Anyone tried inference with v3 trained model via git. I am getting RuntimeError: The size of tensor a (397) must match the size of tensor b (200) at non-singleton dimension 3 for the image which I passed to the model.
@wolfshow

It is hard to locate the cause of errors and debug without error stack traces.
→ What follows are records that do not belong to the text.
$ cat src/rtl/addsub_pkg.sv
package addsub_pkg;
  localparam int unsigned XLEN  = 64;
  localparam int unsigned IMM_W = 16;
  localparam int unsigned IDX_W = 5;
  localparam int unsigned OP_W  = 5;

  typedef enum logic [OP_W-1:0] {
    OP_ADD     = 5'd0,
    OP_SUBF    = 5'd1,
    OP_ADDC    = 5'd2,
    OP_SUBFC   = 5'd3,
    OP_ADDE    = 5'd4,
    OP_SUBFE   = 5'd5,
    OP_ADDME   = 5'd6,
    OP_SUBFME  = 5'd7,
    OP_ADDZE   = 5'd8,
    OP_SUBFZE  = 5'd9,
    OP_NEG     = 5'd10,
    OP_ADDI    = 5'd11,
    OP_ADDIS   = 5'd12,
    OP_ADDPCIS = 5'd13,
    OP_ADDIC   = 5'd14,
    OP_SUBFIC  = 5'd15,
    OP_ADDEX   = 5'd16
  } op_e;

  typedef enum logic [1:0] {
    CIN_ZERO = 2'd0,
    CIN_ONE  = 2'd1,
    CIN_CA   = 2'd2,
    CIN_ALT  = 2'd3
  } cin_e;
endpackage

$ cat src/rtl/addsub_opsel.sv
module addsub_opsel
  import addsub_pkg::*;
#(
  parameter int unsigned W      = XLEN,
  parameter int unsigned IW     = IMM_W,
  parameter int unsigned SHIFT  = 16,
  parameter int unsigned IDXW   = IDX_W
) (
  input  logic [OP_W-1:0] op_i,
  input  logic [W-1:0]    a_i,
  input  logic [W-1:0]    b_i,
  input  logic [IW-1:0]   imm_i,
  input  logic [IDXW-1:0] ra_idx_i,
  input  logic [W-1:0]    nia_i,
  input  logic            ca_i,
  input  logic            alt_i,
  output logic [W-1:0]    x_o,
  output logic [W-1:0]    y_o,
  output logic            cin_o,
  output logic            ca_we_o,
  output logic            alt_we_o,
  output logic            ov_ok_o
);
  localparam int unsigned EXT_W  = W - IW;
  localparam int unsigned EXTS_W = W - IW - SHIFT;

  logic [W-1:0] simm, shimm, a_or_zero;
  cin_e         cin_sel;
  op_e          op;

  assign op        = op_e'(op_i);
  assign simm      = {{EXT_W{imm_i[IW-1]}}, imm_i};
  assign shimm     = {{EXTS_W{imm_i[IW-1]}}, imm_i, {SHIFT{1'b0}}};
  assign a_or_zero = (ra_idx_i == '0) ? '0 : a_i;

  always_comb begin
    x_o      = a_i;
    y_o      = b_i;
    cin_sel  = CIN_ZERO;
    ca_we_o  = 1'b0;
    alt_we_o = 1'b0;
    ov_ok_o  = 1'b1;
    unique case (op)
      OP_ADD:     ;
      OP_ADDC:    ca_we_o = 1'b1;
      OP_SUBF:    begin x_o = ~a_i; cin_sel = CIN_ONE; end
      OP_SUBFC:   begin x_o = ~a_i; cin_sel = CIN_ONE; ca_we_o = 1'b1; end
      OP_ADDE:    begin cin_sel = CIN_CA; ca_we_o = 1'b1; end
      OP_SUBFE:   begin x_o = ~a_i; cin_sel = CIN_CA; ca_we_o = 1'b1; end
      OP_ADDME:   begin y_o = '1; cin_sel = CIN_CA; ca_we_o = 1'b1; end
      OP_SUBFME:  begin x_o = ~a_i; y_o = '1; cin_sel = CIN_CA; ca_we_o = 1'b1; end
      OP_ADDZE:   begin y_o = '0; cin_sel = CIN_CA; ca_we_o = 1'b1; end
      OP_SUBFZE:  begin x_o = ~a_i; y_o = '0; cin_sel = CIN_CA; ca_we_o = 1'b1; end
      OP_NEG:     begin x_o = ~a_i; y_o = '0; cin_sel = CIN_ONE; end
      OP_ADDI:    begin x_o = a_or_zero; y_o = simm; end
      OP_ADDIS:   begin x_o = a_or_zero; y_o = shimm; end
      OP_ADDPCIS: begin x_o = nia_i; y_o = shimm; end
      OP_ADDIC:   begin y_o = simm; ca_we_o = 1'b1; end
      OP_SUBFIC:  begin x_o = ~a_i; y_o = simm; cin_sel = CIN_ONE; ca_we_o = 1'b1; end
      OP_ADDEX:   begin cin_sel = CIN_ALT; alt_we_o = 1'b1; ov_ok_o = 1'b0; end
      default:    ;
    endcase
  end

  always_comb begin
    unique case (cin_sel)
      CIN_ZERO: cin_o = 1'b0;
      CIN_ONE:  cin_o = 1'b1;
      CIN_CA:   cin_o = ca_i;
      CIN_ALT:  cin_o = alt_i;
      default:  cin_o = 1'b0;
    endcase
  end

  always_comb begin
    assert (!(ca_we_o && alt_we_o)) else $error("AST_ONE_FLAG_WRITER");
    assert (!(op == OP_ADDPCIS) || (x_o == nia_i)) else $error("AST_PC_BASE");
  end
endmodule

$ cat src/rtl/addsub_adder.sv
module addsub_adder #(
  parameter int unsigned W  = 64,
  parameter int unsigned CH = 16
) (
  input  logic [W-1:0] x_i,
  input  logic [W-1:0] y_i,
  input  logic         cin_i,
  output logic [W-1:0] sum_o,
  output logic         cout_o,
  output logic         ov_o
);
  localparam int unsigned NCH = W / CH;

  logic [NCH:0] carry;

  assign carry[0] = cin_i;

  for (genvar g = 0; g < NCH; g++) begin : g_chunk
    logic [CH:0] part;
    assign part = {1'b0, x_i[g*CH +: CH]} + {1'b0, y_i[g*CH +: CH]} + {{CH{1'b0}}, carry[g]};
    assign sum_o[g*CH +: CH] = part[CH-1:0];
    assign carry[g+1]        = part[CH];
  end

  assign cout_o = carry[NCH];
  // same-sign addends, opposite-sign sum
  assign ov_o   = (x_i[W-1] == y_i[W-1]) && (sum_o[W-1] != x_i[W-1]);

  always_comb begin
    assert (!((x_i == '0) && (y_i == '0)) || (sum_o == {{(W-1){1'b0}}, cin_i} && !cout_o))
      else $error("AST_ZERO_ADDENDS");
    assert (!((x_i == '1) && (y_i == '0) && cin_i) || (sum_o == '0 && cout_o))
      else $error("AST_WRAP_CARRY");
  end
endmodule

$ cat src/rtl/addsub_cmp.sv
module addsub_cmp #(
  parameter int unsigned W = 64
) (
  input  logic [W-1:0] res_i,
  input  logic         rec_i,
  output logic [2:0]   cmp_o
);
  logic is_neg, is_zero, is_pos;

  assign is_neg  = res_i[W-1];
  assign is_zero = (res_i == '0);
  assign is_pos  = !is_neg && !is_zero;
  assign cmp_o   = rec_i ? {is_neg, is_pos, is_zero} : 3'b000;
endmodule

$ cat src/rtl/addsub_unit.sv
module addsub_unit
  import addsub_pkg::*;
(
  input  logic [OP_W-1:0]  op_i,
  input  logic [XLEN-1:0]  a_i,
  input  logic [XLEN-1:0]  b_i,
  input  logic [IMM_W-1:0] imm_i,
  input  logic [IDX_W-1:0] ra_idx_i,
  input  logic [XLEN-1:0]  nia_i,
  input  logic             ca_i,
  input  logic             alt_i,
  input  logic             oe_i,
  input  logic             rec_i,
  output logic [XLEN-1:0]  result_o,
  output logic             ca_o,
  output logic             ca_we_o,
  output logic             alt_o,
  output logic             alt_we_o,
  output logic             ov_o,
  output logic [2:0]       cmp_o
);
  localparam int unsigned CHUNK = 16;

  logic [XLEN-1:0] x, y;
  logic            cin, cout, ov_raw, ov_ok;

  addsub_opsel #(.W(XLEN), .IW(IMM_W), .SHIFT(16), .IDXW(IDX_W)) u_opsel (
    .op_i     (op_i),
    .a_i      (a_i),
    .b_i      (b_i),
    .imm_i    (imm_i),
    .ra_idx_i (ra_idx_i),
    .nia_i    (nia_i),
    .ca_i     (ca_i),
    .alt_i    (alt_i),
    .x_o      (x),
    .y_o      (y),
    .cin_o    (cin),
    .ca_we_o  (ca_we_o),
    .alt_we_o (alt_we_o),
    .ov_ok_o  (ov_ok)
  );

  addsub_adder #(.W(XLEN), .CH(CHUNK)) u_adder (
    .x_i    (x),
    .y_i    (y),
    .cin_i  (cin),
    .sum_o  (result_o),
    .cout_o (cout),
    .ov_o   (ov_raw)
  );

  addsub_cmp #(.W(XLEN)) u_cmp (
    .res_i (result_o),
    .rec_i (rec_i),
    .cmp_o (cmp_o)
  );

  assign ca_o  = ca_we_o  ? cout : ca_i;
  assign alt_o = alt_we_o ? cout : alt_i;
  assign ov_o  = oe_i && ov_ok && ov_raw;

  always_comb begin
    assert (!rec_i || $onehot(cmp_o)) else $error("AST_CMP_ONEHOT");
    assert (rec_i || cmp_o == 3'b000) else $error("AST_CMP_QUIET");
    assert (oe_i || !ov_o) else $error("AST_NO_OVERFLOW");
    assert (!alt_we_o || (op_i == OP_ADDEX && !ca_we_o)) else $error("AST_ALT_ONLY");
    assert (!(op_i == OP_ADDI && ra_idx_i == '0) || result_o == {{(XLEN-IMM_W){imm_i[IMM_W-1]}}, imm_i})
      else $error("AST_ZERO_IDX");
    assert (!(op_i == OP_NEG && a_i == '0) || (result_o == '0 && !ca_we_o))
      else $error("AST_NEG_ZERO");
  end
endmodule

$ cat config.mk
export PLATFORM = sky130hd
export DESIGN_NAME = addsub_unit
export DESIGN_NICKNAME = d
export VERILOG_FILES = /design/src/rtl/addsub_pkg.sv /design/src/rtl/addsub_opsel.sv /design/src/rtl/addsub_adder.sv /design/src/rtl/addsub_cmp.sv /design/src/rtl/addsub_unit.sv
export SDC_FILE = /design/constraint.sdc
export NUM_CORES = 1
export LEC_CHECK = 0
export BUFFER_PORTS_ARGS = -buffer_cell sky130_fd_sc_hd__buf_2
export CAP_MARGIN = 20
export CORE_UTILIZATION = 30
export DETAILED_ROUTE_END_ITERATION = 10
export GPL_ROUTABILITY_DRIVEN = 1
export RECOVER_POWER = 50
export SYNTH_ARGS = -nofsm -noshare
export SYNTH_HDL_FRONTEND = slang
export SYNTH_SLANG_ARGS = --single-unit
$ cat constraint.sdc
create_clock -name vclk -period 33.7
set_input_delay 5.055 -clock vclk [all_inputs]
set_output_delay 5.055 -clock vclk [all_outputs]
set_load 0.03 [all_outputs]
==> results of run 1 <==
worst min-delay path, delay by kind of cell:
family        cells  cell delay (ns)
buf+inv           2             0.30
simple gates      1             0.13
layer usage:
metal	wire [um]	share of wire (%)	up-vias
li1	-	-	3846
met1	11310	44	3463
met2	12030	47	290
met3	1633	6.4	35
met4	707	2.8	0
met5	0	0	-
synth_stat cells (4+ instances only):
cell type    n  area, um2
a211o_1      5      43.79
a211oi_1     9      67.56
a21o_1      15      112.6
a21oi_1     75      375.4
a221o_1     60      600.6
a221oi_1     4      35.03
a311oi_1     4      35.03
a31oi_1      5      31.28
and2_1       9      56.30
and3_1       4      25.02
buf_1        7      26.28
buf_2        4      20.02
clkbuf_1    33      123.9
fa_1         8      160.2
ha_1        60      750.7
inv_1       33      123.9
nand2_1     50      187.7
nand2b_1    16      100.1
nand3_1     14      70.07
nand4_1      9      56.30
nand4b_1     4      35.03
nor2_1     151      566.8
nor2b_1     10      62.56
nor3_1      29      145.1
nor4_1      18      112.6
o2111ai_1    6      52.55
o211ai_1     9      67.56
o21a_1      41      307.8
o21ai_0     36      180.2
o21ai_1      7      35.03
o311ai_0     4      35.03
o31a_1       4      35.03
or2_2        5      31.28
or3_1        4      25.02
or4_1        7      52.55
xnor2_1     20      175.2
xor2_1      16      140.1
power by group:
part / internal [mW] / switching, mW / leakage (nW) / total, mW
Clock: 0 / 0 / 0 / 0
Sequential: 0 / 0 / 0 / 0
Combinational: 0.0980 / 0.211 / 3.36 / 0.309
cell type report:
type                       count  area (um2)  share of cell area, %
inverter                      33       123.9                  1.691
multi-input combinational    788        5430                  74.15
tap                          234       292.8                  3.998
timing repair buffer         300        1476                  20.16
metrics by stage:
step                std cells  area [um2]
floorplan                 866        5728
global route             1355        7323
global placement         1355        7380
detailed placement       1355        7380
finish                   1355        7323
CTS                      1355        7380
cell families (layout without fill, tap and decap cells):
group / Yosys count / after routing / synth area share [%]
compound gates: 323 / 323 / 41.83
xor+xnor: 36 / 36 / 5.505
fa+ha+maj: 68 / 68 / 15.90
buf+inv: 78 / 333 / 5.330
mux: 5 / 5 / 0.9174
simple gates: 356 / 356 / 30.52
layout by cell type (no fill, tap or decap), drive strengths merged, types with 5 or more instances in the layout:
cell	netlist	final
a2111oi	6	6
a211o	5	5
a211oi	10	10
a21o	16	16
a21oi	78	78
a221o	60	60
a31oi	5	5
and2	10	10
buf	12	270
clkbuf	33	30
fa	8	8
ha	60	60
inv	33	33
nand2	50	50
nand2b	16	16
nand3	14	14
nand4	9	9
nor2	152	152
nor2b	10	10
nor3	30	30
nor4	18	18
o2111ai	6	6
o211ai	9	9
o21a	41	41
o21ai	44	44
o311ai	5	5
or2	7	7
or4	8	8
xnor2	20	20
xor2	16	16
worst max-delay path by stage:
stage               startpoint  endpoint  slack, ns  cells after the start
finish                 op_i[4]  cmp_o[0]       9.22                     46
global route           op_i[4]  cmp_o[0]       8.19                     46
CTS                    op_i[4]  cmp_o[0]      11.84                     46
detailed placement     op_i[4]  cmp_o[0]      11.88                     46
global placement       op_i[4]  cmp_o[0]      12.09                     46
floorplan              op_i[4]  cmp_o[0]      12.81                     48
==> summary.md, run 1 <==
| Metric | Value |
|---|---|
| DRT iter0 DRCs | roughly 480 |
| Hold buffers post-CTS | 0 |
| # diodes | 0 |
| First-pass GRT wire length | about 37000 um |
| Post-synthesis sequential area ratio | 0% |
| Setup ws final | about 9 ns |
| CP Buf/Inv Count | 3 |
| Nets | ~1400 |
| HPWL Detailed | about 22000 um |
| Worst hold slack | 10.53 ns |
| Via density | 5.634 |
| Port buffer count | just under 300 |
| Run status | complete, but fails checks |
| Synth Cell Area | approximately 0.0057 mm2 |
| Post-route ant nets | 0 |
| LEAKAGE | 3.359 nW |
| Die Footprint | 0.01965 mm2 |
| WL final | between 20000 and 30000 um |
| Worst IR Drop VDD | around 0.000019 V |
| Syn Nets | 1156 |
| Initial antenna violation count | 0 |
| Dpl ws | about 12 ns |
| Fin crit share | between 70% and 80% |
| Worst EP arrival | about 19 ns |
| GPL Wtd Cong | around 0.96 |
| Critical Path Source Type | input pin |
| Crit path time final | between 20 and 25 ns |
| Worst endpoint required time | around 29 ns |
| FF+latch count | 0 |
| Slowest cell delay on critical path | between 1.5 and 2 ns |
| Failing checks | max-capacitance violations, max-slew violations |
| Die extent in x | about 140 um |
| Final Core Density | roughly two fifths |
| FP Rows | 50 |
| Endpoints failing setup | 0 |
| Largest net degree at the start of global routing | 65 |
| Met3 GRT Util | around 2.7% |
| Setup bufs post-CTS | 0 |
| GRT Util Overall | ~24% |
| Cell Pwr Density | between 40 and 50 mW/mm2 |
| Core area | 0.01871 mm2 |
| Wirelength per Cell | 18.95 um |
| Vias in the first global route | 6795 |
| Residual DRC count | 0 |
| Detailed Routing Iterations Pass 1 | 5 |
| WS Path Type | input pin to output pin |
| Library cells used by synthesis | a little over 80 |
| Gr ovfl total | 0 |
| Initial Utilization | 30.62% |
| Worst slew pin tran | between 2 and 2.5 ns |
| Area grow syn2layout | 27.85% |
| Max Transition Viols Final | 67 |
| Final total power | 0.3089 mW |
| Cells after synthesis | 866 |
| Io pins | 294 |
| DR vias | approximately 7600 |
| Top cell by count, worst path | fa_1 |
| Mapped Avg Cell Area | 6.614 um2 |
| Endpoint, Worst Hold | cmp_o[2] |
| CLK BUF | 0 |
| Delay-heaviest family, CP | simple AND/OR/NAND/NOR gates |
| Register area | 0 um2 |
| Yosys warns | 0 |
| Worst hold path class | input pin to output pin |
| Most Crowded Layer GR | met2 |
| RSZ-0062 raised after global routing | no |
| Worst path slowest cell | clkbuf_1 |
| Max-cap check violation count | 2 |
| Sum Neg Setup Slack | 0 ns |
| Worst hold stages | 3 |
| M1 GR Usage | 31.72% |
| Post-CTS Resized | 0 |
| Crit-path max FO | between 40 and 50 |
| # fillers | between 2000 and 2500 |
| Crit end category | output pin |
| Fin. Hold Viols | 0 |
| Min-delay src | rec_i |
| Met2 Use GR | between 40 and 50% |
| Die height | between 100 and 150 um |
| Max Clk Rate | 0.04086 GHz |
| Slew Limit Headroom | -54.18% |
| Share of layout cells above drive strength 1 | between 20% and 30% |
Power figures use the tool's default switching activity.
==> run 2, diff against run 1 <==
clock period = 24.5 ns   (was 33.7 ns; I/O delays follow)
==> summary.md, run 2 (same netlist as run 1, synthesis figures left out) <==
| Metric | Value |
|---|---|
| Run status | complete, but fails checks |
| Worst path slowest cell | nor3_1 |
| Worst EP arrival | roughly 17 ns |
| LEAKAGE | around 3.4 nW |
| DR vias | 7698 |
| Fin. Hold Viols | 0 |
| Placed cell count | approximately 1400 |
| Max-cap check violation count | 1 |
| Post-CTS Resized | 0 |
| Crit path time final | just over 20 ns |
| Fin cells | approximately 1400 |
| Die extent in x | roughly 140 um |
| Port buffer count | just under 300 |
| Crit-path max FO | 48 |
| Crit end category | output pin |
| WL final | 25560 um |
| Nets | roughly 1400 |
| FF+latch count | 0 |
| # fillers | around 2000 |
| HPWL Detailed | approximately 22000 um |
| Io pins | 294 |
| Via density | 5.673 |
| Hold buffers post-CTS | 0 |
| Wirelength per Cell | around 19 um |
| Max Clk Rate | between 0.04 and 0.05 GHz |
| Final total power | ~0.42 mW |
| Slew Limit Headroom | -8.909% |
| Worst hold path class | input pin to output pin |
| Area grow syn2layout | 28.00% |
| Endpoints failing setup | 0 |
| Die height | between 100 and 150 um |
| Sum Neg Setup Slack | 0 ns |
| Failing checks | max-capacitance violations, max-slew violations |
| Worst hold slack | between 7 and 8 ns |
| FP Rows | 50 |
| Largest net degree at the start of global routing | 65 |
| Die Footprint | just under 0.02 mm2 |
| Most common cell after layout, fill and taps aside | buf_2 |
| Post-route ant nets | 0 |
| Register area | 0 um2 |
| Setup bufs post-CTS | 0 |
| Worst IR Drop VDD | 0.00002476 V |
| Worst slew pin tran | approximately 1.6 ns |
| Multi-input logic area | between 0.005 and 0.006 mm2 |
| GRT Util Overall | 24.48% |
| Max Transition Viols Final | 18 |
| Vias in the first global route | between 6000 and 7000 |
| DRT iter0 DRCs | roughly 450 |
| Critical Path Source Type | input pin |
| Residual DRC count | 0 |
| WS Path Type | input pin to output pin |
| Cell Pwr Density | between 50 and 60 mW/mm2 |
| Delay-heaviest family, CP | simple AND/OR/NAND/NOR gates |
| Initial antenna violation count | 0 |
| Commonest cells after routing, fill and taps aside | buf_2 (265), nor2_1 (150), a21oi_1 (75), a221o_1 (60), ha_1 (60) |
| CLK BUF | 0 |
| CP Buf/Inv Count | 3 |
| RSZ-0062 raised after global routing | no |
| GPL Wtd Cong | 0.9587 |
| Final instance area | between 0.007 and 0.008 mm2 |
| Top cell by count, worst path | fa_1 |
| Share of layout cells above drive strength 1 | a little over a quarter |
| Initial Utilization | approximately 31% |
| Placed cell area | about 0.0074 mm2 |
| First-pass GRT wire length | between 30000 and 40000 um |
| Detailed Routing Iterations Pass 1 | 6 |
| Worst endpoint required time | 20.82 ns |
| Fin crit share | between 80% and 90% |
| Gr ovfl total | 0 |
| Slowest cell delay on critical path | 1.37 ns |
| Core area | between 0.015 and 0.02 mm2 |
[run 2: changes by cell type in the layout (fill, tap and decap cells not counted)]
cell	before	now
buf_4	5	6
diode_2	0	2
clkbuf_1	30	29
[run 2: final timing paths]
| path | from | slack (ns) | cells after the start | to |
|---|---|---|---|---|
| hold / removal | rec_i | 7.76 | 3 | cmp_o[2] |
| setup / recovery | op_i[4] | 4.08 | 46 | cmp_o[0] |
[run 2: metrics by stage]
stage / setup WS, ns / utilization (%)
global route: 2.768 / 39.17
detailed placement: 5.385 / 39.45
floorplan: 6.370 / -
finish: 4.084 / 39.20
global placement: 5.648 / 39.45
CTS: 5.345 / 39.45
[run 2: cell type report]
type                            count  area share [%]
Timing Repair Buffer              300           20.19
Multi-Input combinational cell    788           74.06
Inverter                           33           1.689
Tap cell                          234           3.993
Antenna cell                        2         0.06826
[run 2: report_power, final]
| group | internal (mW) | total [mW] | switching, mW |
|---|---|---|---|
| Combinational | 0.135 | 0.424 | 0.289 |
| Clock | 0.0000000109 | 0.0000000110 | 0 |
| Sequential | 0 | 0 | 0 |
[run 2: metal layers]
layer | up-vias | global-route usage, % | wire, um
li1 | 3850 | - | -
met1 | 3498 | 32.19 | 11260
met2 | 315 | 42.95 | 11960
met3 | 35 | 2.803 | 1708
met4 | 0 | 4.685 | 630
met5 | - | 0 | 0
[run 2: worst min-delay path: cells and delay by family]
family / cells / cell delay (ns)
buf+inv: 2 / 0.31
simple gates: 1 / 0.10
It would be helpful to provide more information about your running command, your inference task, the exact error line, and the full error stack trace.

batchd_cls = process_in_batches(data[start_pos: end_pos],image)
File "form_test_new.py", line 129, in process_in_batches
outputs = model(input_ids=batch_input_ids, bbox=bbox, attention_mask=batch_attention_mask,labels=None,images=image)
File "/anaconda/envs/layoutlmv3/lib/python3.7/site-packages/torch/nn/modules/module.py", line 1102, in _call_impl
return forward_call(*input, **kwargs)
File "/anaconda/envs/layoutlmv3/lib/python3.7/site-packages/layoutlmft/models/layoutlmv3/modeling_layoutlmv3.py", line 1050, in forward
images=images,
File "/anaconda/envs/layoutlmv3/lib/python3.7/site-packages/torch/nn/modules/module.py", line 1102, in _call_impl
return forward_call(*input, **kwargs)
File "/anaconda/envs/layoutlmv3/lib/python3.7/site-packages/layoutlmft/models/layoutlmv3/modeling_layoutlmv3.py", line 949, in forward
Wp=Wp,
File "/anaconda/envs/layoutlmv3/lib/python3.7/site-packages/torch/nn/modules/module.py", line 1102, in _call_impl
return forward_call(*input, **kwargs)
File "/anaconda/envs/layoutlmv3/lib/python3.7/site-packages/layoutlmft/models/layoutlmv3/modeling_layoutlmv3.py", line 643, in forward
rel_2d_pos=rel_2d_pos,
File "/anaconda/envs/layoutlmv3/lib/python3.7/site-packages/torch/nn/modules/module.py", line 1102, in _call_impl
return forward_call(*input, **kwargs)
File "/anaconda/envs/layoutlmv3/lib/python3.7/site-packages/layoutlmft/models/layoutlmv3/modeling_layoutlmv3.py", line 442, in forward
rel_2d_pos=rel_2d_pos,
File "/anaconda/envs/layoutlmv3/lib/python3.7/site-packages/torch/nn/modules/module.py", line 1102, in _call_impl
return forward_call(*input, **kwargs)
File "/anaconda/envs/layoutlmv3/lib/python3.7/site-packages/layoutlmft/models/layoutlmv3/modeling_layoutlmv3.py", line 403, in forward
rel_2d_pos=rel_2d_pos,
File "/anaconda/envs/layoutlmv3/lib/python3.7/site-packages/torch/nn/modules/module.py", line 1102, in _call_impl
return forward_call(*input, **kwargs)
File "/anaconda/envs/layoutlmv3/lib/python3.7/site-packages/layoutlmft/models/layoutlmv3/modeling_layoutlmv3.py", line 331, in forward
attention_scores = attention_scores + attention_mask
RuntimeError: The size of tensor a (397) must match the size of tensor b (200) at non-singleton dimension 3
Processing - 8 / 1363
^CTraceback (most recent call last):
File "form_test_new.py", line 161, in
image, size = load_image(img_path)
File "/anaconda/envs/layoutlmv3/lib/python3.7/site-packages/layoutlmft/data/image_utils.py", line 26, in load_image
image = torch.tensor(img_trans.apply_image(image).copy()).permute(2, 0, 1) # copy to make it writeable
File "/anaconda/envs/layoutlmv3/lib/python3.7/site-packages/fvcore/transforms/transform.py", line 297, in
return lambda x: self._apply(x, name)
File "/anaconda/envs/layoutlmv3/lib/python3.7/site-packages/fvcore/transforms/transform.py", line 291, in _apply
x = getattr(t, meth)(x)
File "/anaconda/envs/layoutlmv3/lib/python3.7/site-packages/detectron2/data/transforms/transform.py", line 121, in apply_image
pil_image = Image.fromarray(img)
File "/anaconda/envs/layoutlmv3/lib/python3.7/site-packages/PIL/Image.py", line 2945, in fromarray
obj = obj.tobytes()
KeyboardInterrupt
@HYPJUDY

According to the message of

attention_scores = attention_scores + attention_mask
RuntimeError: The size of tensor a (397) must match the size of tensor b (200) at non-singleton dimension 3

it seems that one of attention_scores or attention_mask does not take into count the image size, i.e. 197 = 14 x 14 + 1 = 397 - 200.
For example, the error can occur if you input the image and text together into the model so the attention_scores has a size of 397 at dimension 3, but you do not consider the image to extend the size of attention_mask.